1. Germline functions will be examined by characterising existing mutants with defects in network components. This will involve genetic and phenotypic analysis including studies of cell fate, pollen viability and seed development. Whole genome sequencing may be used to identify selected mutant loci for further molecular analysis.
2. Transcriptome data from wild type and knockout mutants will be used to inform an emergent regulatory model as a means to explore network organisation and response to environmental stress. Computational predictions of co-expression and co-function networks, and the responses of these to environmental stress, will enable the discovery of novel components relevant to gamete fertility and stress tolerance.
Main techniques to be used in the project:
Comparative transcriptomics (microarray & RNA-seq data); Co-expression and co-function network analysis; Integration of ‘omics’ data and network modelling; Fluorescence and confocal laser scanning microscopy; Manipulation of gene expression and protein function by transgenic analysis and gene-editing.

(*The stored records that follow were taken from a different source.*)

--- config.mk ---
export PLATFORM = sky130hd
export DESIGN_NAME = load_store_unit_flat
export DESIGN_NICKNAME = d
export VERILOG_FILES = /design/src/rtl/lsu_pkg.sv /design/src/rtl/load_store_unit_if.sv /design/src/rtl/lsu_load_align.sv /design/src/rtl/load_store_unit.sv /design/src/flat_wrapper.sv
export SDC_FILE = /design/constraint.sdc
export NUM_CORES = 1
export LEC_CHECK = 0
export ABC_AREA = 1
export CORE_MARGIN = 4
export CORE_UTILIZATION = 46
export CTS_CLUSTER_SIZE = 8
export DETAILED_ROUTE_END_ITERATION = 6
export PLACE_DENSITY = 0.81
export SLEW_MARGIN = 20
export SYNTH_ARGS = -nofsm -noshare
export SYNTH_HDL_FRONTEND = slang
export SYNTH_HIERARCHICAL = 1
export SYNTH_SLANG_ARGS = --single-unit
--- constraint.sdc ---
create_clock -name clk -period 2.28 [get_ports clk]
set_input_delay 0.228 -clock clk [delete_from_list [all_inputs] [get_ports clk]]
set_output_delay 0.228 -clock clk [all_outputs]
set_load 0.01 [all_outputs]
--- src/rtl/lsu_pkg.sv ---
// rtl/lsu_pkg.sv - shared types, funct3 codes and request helpers for the load/store unit
package lsu_pkg;

    typedef enum logic [1:0] {
        IDLE   = 2'd0,
        ACCESS = 2'd1,
        DONE   = 2'd2
    } lsu_state_e;

    localparam logic [2:0] F3_B  = 3'b000;
    localparam logic [2:0] F3_H  = 3'b001;
    localparam logic [2:0] F3_W  = 3'b010;
    localparam logic [2:0] F3_BU = 3'b100;
    localparam logic [2:0] F3_HU = 3'b101;

    function automatic logic lsu_legal(input logic store, input logic [2:0] f3, input logic [1:0] off);
        logic ok;
        case (f3)
            F3_B:    ok = 1'b1;
            F3_H:    ok = ~off[0];
            F3_W:    ok = (off == 2'b00);
            F3_BU:   ok = ~store;
            F3_HU:   ok = ~store & ~off[0];
            default: ok = 1'b0;
        endcase
        return ok;
    endfunction

    function automatic logic [3:0] lsu_byte_en(input logic store, input logic [2:0] f3, input logic [1:0] off);
        logic [3:0] be;
        be = 4'b1111;
        if (store) begin
            case (f3)
                F3_B:    be = 4'b0001 << off;
                F3_H:    be = 4'b0011 << {off[1], 1'b0};
                default: be = 4'b1111;
            endcase
        end
        return be;
    endfunction

    // Narrow stores replicate the datum across every lane; byte enables pick the live one.
    function automatic logic [31:0] lsu_store_data(input logic [2:0] f3, input logic [31:0] d);
        logic [31:0] w;
        case (f3)
            F3_B:    w = {4{d[7:0]}};
            F3_H:    w = {2{d[15:0]}};
            default: w = d;
        endcase
        return w;
    endfunction

endpackage
[config.mk]
export PLATFORM = sky130hd
export DESIGN_NAME = riscv_lsu
export DESIGN_NICKNAME = d
export VERILOG_FILES = /design/src/rtl/riscv_lsu.sv
export SDC_FILE = /design/constraint.sdc
export NUM_CORES = 1
export LEC_CHECK = 0
export CORE_MARGIN = 3
export CORE_UTILIZATION = 40
export DETAILED_ROUTE_END_ITERATION = 10
export GPL_TIMING_DRIVEN = 0
export PLACE_DENSITY = 0.85
export SLEW_MARGIN = 20
export SYNTH_ARGS = -nofsm -noshare
export SYNTH_HDL_FRONTEND = slang
export SYNTH_SLANG_ARGS = --single-unit
export TNS_END_PERCENT = 1
[constraint.sdc]
create_clock -name clk_i -period 4.3 [get_ports clk_i]
set_input_delay 0.645 -clock clk_i [delete_from_list [all_inputs] [get_ports clk_i]]
set_output_delay 0.645 -clock clk_i [all_outputs]
set_load 0.05 [all_outputs]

Borg, M., Brownfield, L., Khatab, H., Sidorova, A., Lingaya, M. and Twell, D. (2011) The R2R3 MYB transcription factor DUO1 activates a male germline-specific regulon essential for sperm cell differentiation in Arabidopsis. Plant Cell 23:1-16.
Borg, M., Rutley, N., Kagale, S. Hamamura, Y., Gherghinoiu, M., Kumar, S., Sari, U., Esparza-Franco, MA., Sakamoto, W., Rozwadowski, K., Higashiyama, T. and Twell, D. (2014). An EAR-dependent regulatory module promotes male germ cell division and sperm fertility in Arabidopsis. Plant Cell 26:1-17.
Brownfield, L., Hafidh, S., Borg, M., Sidorova, A., Mori, T. and Twell, D. (2009) A plant germ cell-specific integrator of cell cycle progression and sperm specification PLoS Genet. 5: e1000430.
Berger, F. and Twell, D. (2011) Germline specification and function in plants. Annu Rev Plant Biol 62:461-84.
Rieu, I, Twell, D., Firon, N. (2017) Pollen development at high temperature: from acclimation to collapse. Plant Physiology 173:1967-76.